Nursing instructor lends HIV/AIDS expertise to the United Nations

 

Jaffarian and ARS reps at UN
Carol Jaffarian, MS, RN (right), pauses in front of United Nations headquarters in New York City in 2007 with fellow Armenian Relief Society member Odeh Kraskian, left, and Meline Ghazarian, an orphaned teenager from Armenia who was invited to speak at the U.N. Council on the Status of Women’s Youth Forum.

 

What do Armenia, nursing, HIV/AIDS and the United Nations have in common? Everything, if you are Graduate School of Nursing Instructor Carol Jaffarian, MS, RN. Stemming from her work with the Armenian Relief Society (ARS), Jaffarian was recently re-elected to her second term as secretary of the Committee on HIV/AIDS of the Conference of Non-Governmental Organizations (CONGO) at the United Nations.

“I have always been active with Armenian organizations,” explained Jaffarian, whose mother and grandmother preceded her as members of the ARS, a non-governmental organization (NGO) currently celebrating its 100th anniversary. “As a nurse practitioner, I was honored to be the first person on the Committee’s executive committee with a medical background.”

Founded in 1948, CONGO is an independent, international, nonprofit membership association of non-governmental organizations. CONGO facilitates discussion of substantive matters by its members at the U.N. through special and ad hoc NGO committees—including the Committee on HIV/AIDS, which advocates for global action related to the HIV/AIDS pandemic.

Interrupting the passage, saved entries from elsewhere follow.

From an optimization exercise on the open Yosys and OpenROAD flow, aimed at small area, a short achievable clock period and few clock cycles; shortcuts taken in it are not production practice.
Only simulation tests tie the RTL to the original design; equivalence was not proved.
Power is estimated from default activity; no workload was simulated.

==> 05-12 <==
Design sam_pe, start of the top module:
module sam_pe (
    input             clk,
    input             rst,
    input             bus_valid,
    input             bus_write,
    input      [1:0]  bus_space,    
    input      [16:0] bus_addr,
    input      [31:0] bus_wdata,
    output            bus_ready,
    output reg        bus_rvalid,
    output     [31:0] bus_rdata
);
Settings: LEC_CHECK=0, CAP_MARGIN=20, CORE_MARGIN=2, CORE_UTILIZATION=50, PLACE_DENSITY=0.65, SLEW_MARGIN=20; clock period 10.0 ns.
standard.sh (not shown) runs the stock make flow with config.mk's settings and CLKGATE_MAP_FILE= SYNTH_SCRIPT=/design/flow/synth_recipe.tcl, a recipe that flattens the netlist after the stock synthesis.
==> flow/flow/run.sh <==
#!/bin/bash
# Standard ORFS layout (the standard.sh, unchanged synthesis), with the
# timing repair aimed at a larger setup margin and limited to the worst 10%
# of endpoints. The clock period and all constraints are the standard flow's own.
set -o pipefail
bash standard.sh SETUP_SLACK_MARGIN=6.4 TNS_END_PERCENT=10 finish > make_finish.log 2>&1
rc=$?
tail -n 30 make_finish.log
exit $rc
==> 05-20 (differences from 05-12) <==
--- a/flow/design.v
+++ b/flow/design.v
@@ -29,10 +29,11 @@
     localparam E_SHORT     = 4'd5;
     localparam E_WIDTH     = 4'd6;
     localparam E_NOFRAME   = 4'd7;
     localparam E_BADCMD    = 4'd8;
     reg [3:0]  st;
+    wire       fx = (st == S_EXEC);    
     reg        rdy;          
     reg        rdy_o;        
     reg [31:0] cq;           
     reg        dw, ds;       
     reg [2:0]  dk;           
@@ -87,12 +88,13 @@
     wire [7:0] op     = bus_wdata[31:24];
     wire       a_cmp  = (bus_wdata == 32'h20000000) || (bus_wdata == 32'h21000000);
     wire       a_cmpt = (op == 8'h20) || (op == 8'h21);
     wire       a_dec  = (op[7:2] == 6'b010000);
     wire       a_enc  = (op == 8'h48) || (op == 8'h4A);
-    wire       a_nav  = (op == 8'h50);
+    wire       a_nav  = (bus_wdata == 32'h50000000);
     wire       a_par  = (op == 8'h30);
+    wire       a_cku  = (op == 8'h11);
     wire [6:0] a_pos  = bus_wdata[6:0] + 7'd6;
     wire q_ckclr = (cq == 32'h10000000);
     wire q_ckupd = (cq[31:8] == 24'h110000);
     wire q_comp  = (cq == 32'h20000000);
     wire q_compz = (cq == 32'h21000000);
@@ -105,10 +107,11 @@
     wire [15:0] q_off = cq[15:0];
     wire        q_w4  = cq[25];
     wire [16:0] q_end = {1'b0, q_off} + (q_w4 ? 17'd4 : 17'd2);
     wire        q_encbad = q_w4 ? (q_off > 16'd65531) : (q_off > 16'd65533);
     wire [7:0] hA = txcls + txid + txlenf[7:0] + txlenf[15:8];
+    reg  [7:0] hA_q, hB_q;
     wire [7:0] hB = {txcls[5:0], 2'b00} + {txid[6:0], 1'b0} + txid
                   + {txlenf[6:0], 1'b0} + txlenf[15:8];
     wire       l_zero  = (txlenf == 16'd0);
     wire       l_one   = (txlenf == 16'd1);
     wire       l_short = (txlenf <= 16'd121);
@@ -164,10 +167,18 @@
         end
     end
     wire p_over  = rxlen > maxlen;
     wire p_sync  = (rxlen < 17'd2) || (rxb(0) != 8'hB5) || (rxb(1) != 8'h62);
     wire p_short = (rxlen < 17'd6) || (rxlen < r_end);
+    reg pc_over, pc_sync, pc_short, pc_done, pc_good;
+    always @(posedge clk) begin
+        pc_over  <= p_over;
+        pc_sync  <= p_sync;
+        pc_short <= p_short;
+        pc_done  <= s_done;
+        pc_good  <= s_good;
+    end
     wire [7:0] fixb = rxb(26);
     wire [2:0] fixcode = (fixb < 8'd6) ? fixb[2:0] : 3'd6;
     wire [7:0] w_a = cka + bus_rdata[7:0];
     wire [7:0] w_b = ckb + cka + bus_rdata[7:0];
     reg [7:0] fv_byte;
@@ -205,34 +216,32 @@
         if (q_ckclr) begin
             x_cka = 8'd0;
             x_ckb = 8'd0;
             x_err = E_OK;
         end else if (q_ckupd) begin
-            x_cka = cka + cq[7:0];
-            x_ckb = ckb + cka + cq[7:0];
             x_err = E_OK;
         end else if (q_comp || q_compz) begin
-            x_cka = hA;
-            x_ckb = hB;
+            x_cka = hA_q;
+            x_ckb = hB_q;
             if (l_zero) begin
                 x_txlen = 17'd8;
                 x_err   = E_OK;
             end
         end else if (q_parse) begin
-            if (p_over) begin
+            if (pc_over) begin
                 x_rxok = 1'b0;
                 x_err  = E_OVERSIZE;
-            end else if (p_sync) begin
+            end else if (pc_sync) begin
                 x_rxok = 1'b0;
                 x_err  = E_MALFORMED;
-            end else if (p_short) begin
+            end else if (pc_short) begin
                 x_rxok = 1'b0;
                 x_err  = E_TRUNC;
-            end else if (s_done) begin
+            end else if (pc_done) begin
                 x_cka = sA;
                 x_ckb = sB;
-                if (s_good) begin
+                if (pc_good) begin
                     x_rxcls  = rxb(2);
                     x_rxid   = rxb(3);
                     x_rxlenf = rlen;
                     x_rxok   = 1'b1;
                     x_err    = E_OK;
@@ -297,10 +306,11 @@
     reg [15:0] tcnt_n;
     reg        tv_n;
     reg [1:0]  bi_n;
     reg        dec_more;    
     reg        nav_ld;      
+    reg        nav_late;    
     reg        eng_we;      
     reg [7:0]  eng_wd;
     reg        hdr_late;    
     always @(*) begin
         st_n      = st;
@@ -350,29 +360,33 @@
             ckb_n     = x_ckb;
             ack_ack_n = x_ack_ack;
             ack_nak_n = x_ack_nak;
             ack_cls_n = x_ack_cls;
             ack_id_n  = x_ack_id;
+            if (q_ckupd) begin
+                cka_n = cka + cq[7:0];
+                ckb_n = ckb + cka + cq[7:0];
+            end
             if ((q_comp || q_compz) && !l_zero) begin
                 tcnt_n = txlenf - 16'd1;
                 tptr_n = tptr + 7'd1;
                 rdy_n  = 1'b0;
                 if (q_comp) begin
                     hdr_late = ~l_short;
                     tv_n  = 1'b1;       
                     st_n  = l_one ? S_CLAST : S_CWALK;
                 end else if (l_short) begin
                     eng_we = 1'b1;      
-                    ckb_n  = hB + hA;
+                    ckb_n  = hB_q + hA_q;
                     st_n   = l_one ? S_CWA : S_ZWALK;
                 end else begin
                     eng_we = 1'b1;      
                     tv_n   = 1'b0;
                     st_n   = S_ZFILL;
                 end
             end else if (q_parse) begin
-                if (!p_over && !p_sync && !p_short && !s_done) begin
+                if (!pc_over && !pc_sync && !pc_short && !pc_done) begin
                     rdy_n = 1'b0;
                     st_n  = S_PWAIT;
                 end
             end else if (q_dec) begin
                 if (rxok && !q_dbad) begin
@@ -395,11 +409,11 @@
                     bi_n   = 2'd1;
                     rdy_n  = 1'b0;
                     st_n   = S_ENC;
                 end
             end else if (q_nav) begin
-                if (rxok && !(rxlenf < 16'd92)) begin
+                if (nav_late && rxok && !(rxlenf < 16'd92)) begin
                     nav_ld = 1'b1;
                     navp_n = 1'b1;
                 end
             end
         end
@@ -505,13 +519,17 @@
                 default: ;
             endcase
         end
         if (rx_hwr) rxok_n = 1'b0;
         if (tx_hwr) txlen_n = 17'd0;
+        if (cmd_wr & a_nav & ~fx & rxok & ~(rxlenf < 16'd92)) begin
+            nav_ld = 1'b1;
+            navp_n = 1'b1;
+        end
         if (cmd_wr) begin
             st_n  = S_EXEC;
-            rdy_n = ~((a_cmpt & ~l_zero) | a_dec | a_enc | a_nav | (a_par & ~s_done));
+            rdy_n = ~((a_cmpt & ~l_zero) | a_dec | a_enc | a_cku | (a_nav & fx) | (a_par & ~s_done));
             if (a_cmpt)
                 tptr_n = 7'd6;
             else if (a_enc)
                 tptr_n = a_pos;
         end
@@ -570,10 +588,13 @@
             ack_cls  <= ack_cls_n;
             ack_id   <= ack_id_n;
         end
         tptr <= tptr_n;
         tcnt <= tcnt_n;
+        hA_q <= hA;
+        hB_q <= hB;
+        nav_late <= fx;
         bi   <= bi_n;
         cq <= bus_wdata;
         if (st == S_EXEC) begin
             dw <= cq[25];
             ds <= cq[24];
@@ -679,11 +700,10 @@
             8'h38: nav_rd = {{16{nav_magdec[15]}}, nav_magdec};
             8'h39: nav_rd = {16'd0, nav_magacc};
             default: nav_rd = 32'd0;
         endcase
     end
-    wire        fx       = (st == S_EXEC);
     wire [3:0]  f_err    = fx ? x_err : err;
     wire        f_rxok   = fx ? x_rxok : rxok;
     wire        f_match  = fx ? x_match : match;
     wire [7:0]  f_rxcls  = fx ? x_rxcls : rxcls;
     wire [7:0]  f_rxid   = fx ? x_rxid : rxid;
==> flow/run.sh (new file) <==
#!/bin/bash
# synth_recipe.tcl (not shown) runs the flow's synth.tcl, then flattens the netlist and writes it again
# the make line also repeats each setting of config.mk as NAME=value (left out here)
make -C /OpenROAD-flow-scripts/flow DESIGN_CONFIG=/design/flow/config.mk WORK_HOME=/design/flow/orfs CLKGATE_MAP_FILE= SYNTH_SCRIPT=/design/flow/synth_recipe.tcl finish
==> flow/config.mk (replaced) <==
export PLATFORM = sky130hd
export DESIGN_NAME = sam_pe
export DESIGN_NICKNAME = sam_pe
export VERILOG_FILES = /design/flow/design.v
export SDC_FILE = /design/flow/constraint.sdc
export NUM_CORES = 4
export LEC_CHECK = 0
export CAP_MARGIN = 25
export CORE_MARGIN = 2
export CORE_UTILIZATION = 50
export PLACE_DENSITY = 0.65
export SETUP_SLACK_MARGIN = 5
export SLEW_MARGIN = 25
export TNS_END_PERCENT = 10
removed: flow/flow/run.sh
removed: flow/standard.sh
==> 04-01 (differences from 05-12) <==
--- a/flow/design.v
+++ b/flow/design.v
@@ -29,10 +29,11 @@
     localparam E_SHORT     = 4'd5;
     localparam E_WIDTH     = 4'd6;
     localparam E_NOFRAME   = 4'd7;
     localparam E_BADCMD    = 4'd8;
     reg [3:0]  st;
+    wire       fx = (st == S_EXEC);    
     reg        rdy;          
     reg        rdy_o;        
     reg [31:0] cq;           
     reg        dw, ds;       
     reg [2:0]  dk;           
@@ -87,12 +88,13 @@
     wire [7:0] op     = bus_wdata[31:24];
     wire       a_cmp  = (bus_wdata == 32'h20000000) || (bus_wdata == 32'h21000000);
     wire       a_cmpt = (op == 8'h20) || (op == 8'h21);
     wire       a_dec  = (op[7:2] == 6'b010000);
     wire       a_enc  = (op == 8'h48) || (op == 8'h4A);
-    wire       a_nav  = (op == 8'h50);
+    wire       a_nav  = (bus_wdata == 32'h50000000);
     wire       a_par  = (op == 8'h30);
+    wire       a_cku  = (op == 8'h11);
     wire [6:0] a_pos  = bus_wdata[6:0] + 7'd6;
     wire q_ckclr = (cq == 32'h10000000);
     wire q_ckupd = (cq[31:8] == 24'h110000);
     wire q_comp  = (cq == 32'h20000000);
     wire q_compz = (cq == 32'h21000000);
@@ -105,10 +107,11 @@
     wire [15:0] q_off = cq[15:0];
     wire        q_w4  = cq[25];
     wire [16:0] q_end = {1'b0, q_off} + (q_w4 ? 17'd4 : 17'd2);
     wire        q_encbad = q_w4 ? (q_off > 16'd65531) : (q_off > 16'd65533);
     wire [7:0] hA = txcls + txid + txlenf[7:0] + txlenf[15:8];
+    reg  [7:0] hA_q, hB_q;
     wire [7:0] hB = {txcls[5:0], 2'b00} + {txid[6:0], 1'b0} + txid
                   + {txlenf[6:0], 1'b0} + txlenf[15:8];
     wire       l_zero  = (txlenf == 16'd0);
     wire       l_one   = (txlenf == 16'd1);
     wire       l_short = (txlenf <= 16'd121);
@@ -164,10 +167,18 @@
         end
     end
     wire p_over  = rxlen > maxlen;
     wire p_sync  = (rxlen < 17'd2) || (rxb(0) != 8'hB5) || (rxb(1) != 8'h62);
     wire p_short = (rxlen < 17'd6) || (rxlen < r_end);
+    reg pc_over, pc_sync, pc_short, pc_done, pc_good;
+    always @(posedge clk) begin
+        pc_over  <= p_over;
+        pc_sync  <= p_sync;
+        pc_short <= p_short;
+        pc_done  <= s_done;
+        pc_good  <= s_good;
+    end
     wire [7:0] fixb = rxb(26);
     wire [2:0] fixcode = (fixb < 8'd6) ? fixb[2:0] : 3'd6;
     wire [7:0] w_a = cka + bus_rdata[7:0];
     wire [7:0] w_b = ckb + cka + bus_rdata[7:0];
     reg [7:0] fv_byte;
@@ -205,34 +216,32 @@
         if (q_ckclr) begin
             x_cka = 8'd0;
             x_ckb = 8'd0;
             x_err = E_OK;
         end else if (q_ckupd) begin
-            x_cka = cka + cq[7:0];
-            x_ckb = ckb + cka + cq[7:0];
             x_err = E_OK;
         end else if (q_comp || q_compz) begin
-            x_cka = hA;
-            x_ckb = hB;
+            x_cka = hA_q;
+            x_ckb = hB_q;
             if (l_zero) begin
                 x_txlen = 17'd8;
                 x_err   = E_OK;
             end
         end else if (q_parse) begin
-            if (p_over) begin
+            if (pc_over) begin
                 x_rxok = 1'b0;
                 x_err  = E_OVERSIZE;
-            end else if (p_sync) begin
+            end else if (pc_sync) begin
                 x_rxok = 1'b0;
                 x_err  = E_MALFORMED;
-            end else if (p_short) begin
+            end else if (pc_short) begin
                 x_rxok = 1'b0;
                 x_err  = E_TRUNC;
-            end else if (s_done) begin
+            end else if (pc_done) begin
                 x_cka = sA;
                 x_ckb = sB;
-                if (s_good) begin
+                if (pc_good) begin
                     x_rxcls  = rxb(2);
                     x_rxid   = rxb(3);
                     x_rxlenf = rlen;
                     x_rxok   = 1'b1;
                     x_err    = E_OK;
@@ -297,10 +306,11 @@
     reg [15:0] tcnt_n;
     reg        tv_n;
     reg [1:0]  bi_n;
     reg        dec_more;    
     reg        nav_ld;      
+    reg        nav_late;    
     reg        eng_we;      
     reg [7:0]  eng_wd;
     reg        hdr_late;    
     always @(*) begin
         st_n      = st;
@@ -350,29 +360,33 @@
             ckb_n     = x_ckb;
             ack_ack_n = x_ack_ack;
             ack_nak_n = x_ack_nak;
             ack_cls_n = x_ack_cls;
             ack_id_n  = x_ack_id;
+            if (q_ckupd) begin
+                cka_n = cka + cq[7:0];
+                ckb_n = ckb + cka + cq[7:0];
+            end
             if ((q_comp || q_compz) && !l_zero) begin
                 tcnt_n = txlenf - 16'd1;
                 tptr_n = tptr + 7'd1;
                 rdy_n  = 1'b0;
                 if (q_comp) begin
                     hdr_late = ~l_short;
                     tv_n  = 1'b1;       
                     st_n  = l_one ? S_CLAST : S_CWALK;
                 end else if (l_short) begin
                     eng_we = 1'b1;      
-                    ckb_n  = hB + hA;
+                    ckb_n  = hB_q + hA_q;
                     st_n   = l_one ? S_CWA : S_ZWALK;
                 end else begin
                     eng_we = 1'b1;      
                     tv_n   = 1'b0;
                     st_n   = S_ZFILL;
                 end
             end else if (q_parse) begin
-                if (!p_over && !p_sync && !p_short && !s_done) begin
+                if (!pc_over && !pc_sync && !pc_short && !pc_done) begin
                     rdy_n = 1'b0;
                     st_n  = S_PWAIT;
                 end
             end else if (q_dec) begin
                 if (rxok && !q_dbad) begin
@@ -395,11 +409,11 @@
                     bi_n   = 2'd1;
                     rdy_n  = 1'b0;
                     st_n   = S_ENC;
                 end
             end else if (q_nav) begin
-                if (rxok && !(rxlenf < 16'd92)) begin
+                if (nav_late && rxok && !(rxlenf < 16'd92)) begin
                     nav_ld = 1'b1;
                     navp_n = 1'b1;
                 end
             end
         end
@@ -505,13 +519,17 @@
                 default: ;
             endcase
         end
         if (rx_hwr) rxok_n = 1'b0;
         if (tx_hwr) txlen_n = 17'd0;
+        if (cmd_wr & a_nav & ~fx & rxok & ~(rxlenf < 16'd92)) begin
+            nav_ld = 1'b1;
+            navp_n = 1'b1;
+        end
         if (cmd_wr) begin
             st_n  = S_EXEC;
-            rdy_n = ~((a_cmpt & ~l_zero) | a_dec | a_enc | a_nav | (a_par & ~s_done));
+            rdy_n = ~((a_cmpt & ~l_zero) | a_dec | a_enc | a_cku | (a_nav & fx) | (a_par & ~s_done));
             if (a_cmpt)
                 tptr_n = 7'd6;
             else if (a_enc)
                 tptr_n = a_pos;
         end
@@ -570,10 +588,13 @@
             ack_cls  <= ack_cls_n;
             ack_id   <= ack_id_n;
         end
         tptr <= tptr_n;
         tcnt <= tcnt_n;
+        hA_q <= hA;
+        hB_q <= hB;
+        nav_late <= fx;
         bi   <= bi_n;
         cq <= bus_wdata;
         if (st == S_EXEC) begin
             dw <= cq[25];
             ds <= cq[24];
@@ -679,11 +700,10 @@
             8'h38: nav_rd = {{16{nav_magdec[15]}}, nav_magdec};
             8'h39: nav_rd = {16'd0, nav_magacc};
             default: nav_rd = 32'd0;
         endcase
     end
-    wire        fx       = (st == S_EXEC);
     wire [3:0]  f_err    = fx ? x_err : err;
     wire        f_rxok   = fx ? x_rxok : rxok;
     wire        f_match  = fx ? x_match : match;
     wire [7:0]  f_rxcls  = fx ? x_rxcls : rxcls;
     wire [7:0]  f_rxid   = fx ? x_rxid : rxid;
==> flow/flow/run.sh (replaced) <==
#!/bin/bash
# Standard ORFS layout (the standard.sh, unchanged synthesis), with the
# timing repair aimed at a larger setup margin and limited to the worst 10%
# of endpoints, and clkbuf_8 for the clock tree. The clock period and all
# constraints are the standard flow's own.
set -o pipefail
bash standard.sh SETUP_SLACK_MARGIN=6.4 TNS_END_PERCENT=10 CTS_BUF_LIST=sky130_fd_sc_hd__clkbuf_8 finish > make_finish.log 2>&1
rc=$?
tail -n 30 make_finish.log
exit $rc
==> notes <==
- Sequential power is about the same in 05-12 and 04-01.
- Clock-buffer cell count, highest first: 04-01, 05-12, 05-20.
- The highest total power belongs to 05-12, the lowest to 04-01.
- Of 05-12 and 05-20, 05-12 has the higher non-clock buffer count (gap 469).
- Of 04-01 and 05-12, 05-12 has the higher area after synthesis (gap about 0.34%, measured against 05-12).
- Via count: 05-20 is lower than 04-01 (about 6%).
Testbench counts of 05-12, summed over its fixed seeds: cycles 32,222.
Testbench counts of 05-20, summed over its fixed seeds: cycles 32,096.
Testbench counts of 04-01, summed over its fixed seeds: cycles 32,096.

static timing again, ports no longer ideal:
How much do the figures lean on ideal ports? The routed layouts below were timed once more, with nothing changed but the port constraints.
Step 1: set_driving_cell puts a clkbuf_16 on clk and a buf_2 on each other input, an assumption about the parent block.
Step 2, shift: input delay + t, output delay - t, t = (earliest + latest rising clock arrival at the registers) / 2. This alone moves slack from input paths to output paths.
Slacks: no drivers / after step 1 / after step 2; pairs: no drivers / after step 1.
run | t, ns | setup WS [ns] | worst setup path at the end | latest minus earliest clock arrival (ns) | pins driven straight from the clock port
05-12 | 1.046 | 5.625 / 5.656 / 4.629 | input to register | 0.090 / 0.090 | 1
05-20 | 1.019 | 4.620 / 4.689 / 3.670 | input to register | 0.094 / 0.094 | 1
04-01 | 1.141 | 5.609 / 5.498 / 4.658 | input to register | 0.116 / 0.116 | 1
After both steps every run listed still meets setup and hold. The setup slack of 05-12, which loses most, moves by +0.031 ns with the drivers and by -0.996 ns with both steps.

Jaffarian’s tenure at the U.N. began in 2001, when the ARS first tapped her for her extensive experience treating HIV/AIDS patients as nurse manager of the UMass Memorial Medical Center HIV/AIDS Clinic. As an NGO that has consultative status at the United Nations, ARS is committed to the Millennium Development Goals set forth by the U.N. in 2000, which include halting and reversing the spread of HIV/AIDS by 2015. “That was the one Millennium Development Goal the ARS had difficulty addressing, because none of their members had experience with HIV/AIDS. That’s how I became involved with the ARS and the U.N.,” Jaffarian recalled. 

In June 2001, she received a phone call from her nurse colleague Penny Giragosian, MS, RN, who was active in the ARS and the U.N. “Her request was simple—that I present a ‘quick update on HIV infection’ during a panel discussion at the U.N.,” Jaffarian said. At the same time the ARS asked Jaffarian to speak at the panel discussion, it was planning the opening a Birthing Center at its Maternal-Child Clinic in Armenia, and knew that addressing HIV/AIDS would be an integral part of the project.

 

 

By sharing our work with an international audience

. . . we have reached more like-minded colleagues in more countries than we ever dreamed possible.

Carol Jaffarian, MS, RN

 

Sitting next to her on the U.N. panel was Sevak Avagyan, MD, former deputy health minister of Armenia and director of the ARS Maternal-Child Clinic. At dinner, she met ARS Board of Directors chairperson Maro Minassian. Both asked her to come to Armenia to help them set up an HIV education and prevention program at the clinic. As a result of this request, in 2003 Jaffarian and colleague Carol Bova, PhD, RN, associate professor of nursing, began their work on the HIV Education and Prevention Project, a collaborative effort between UMass Medical School and the ARS, funded by a grant from the World AIDS Foundation.

“Why Armenia? And, why address a ‘developing’ epidemic when the needs are so overwhelming in regions like Africa, where the HIV/AIDS epidemic is full-blown?” wrote Jaffarian and Dr. Bova in the Spring/Summer 2005 Vitae, UMass Medical School’s magazine. “Because it is in countries like Armenia, where incidence of the disease is not yet at the epidemic level, that grassroots efforts can curb the spread of infection before it reaches crisis proportions.”

Actively involved in HIV/AIDS education and prevention in Armenia ever since, Jaffarian and Bova were most recently awarded a UMMS Office of Global Health travel grant enabling them to return to Armenia to conduct a women’s health needs assessment, as requested by Dr. Avagyan and the staff of the ARS Maternal-Child Clinic and Birthing Center. They hope to obtain further grant funding to carry out this project. In turn, their ongoing activities in Armenia continue to inform Jaffarian’s and the committee’s work at the U.N., including collaborations with other NGOs. “By sharing our work with an international audience actively engaged in achieving mutual goals at the United Nations, we have reached more like-minded colleagues in more countries than we ever dreamed possible,” Jaffarian said.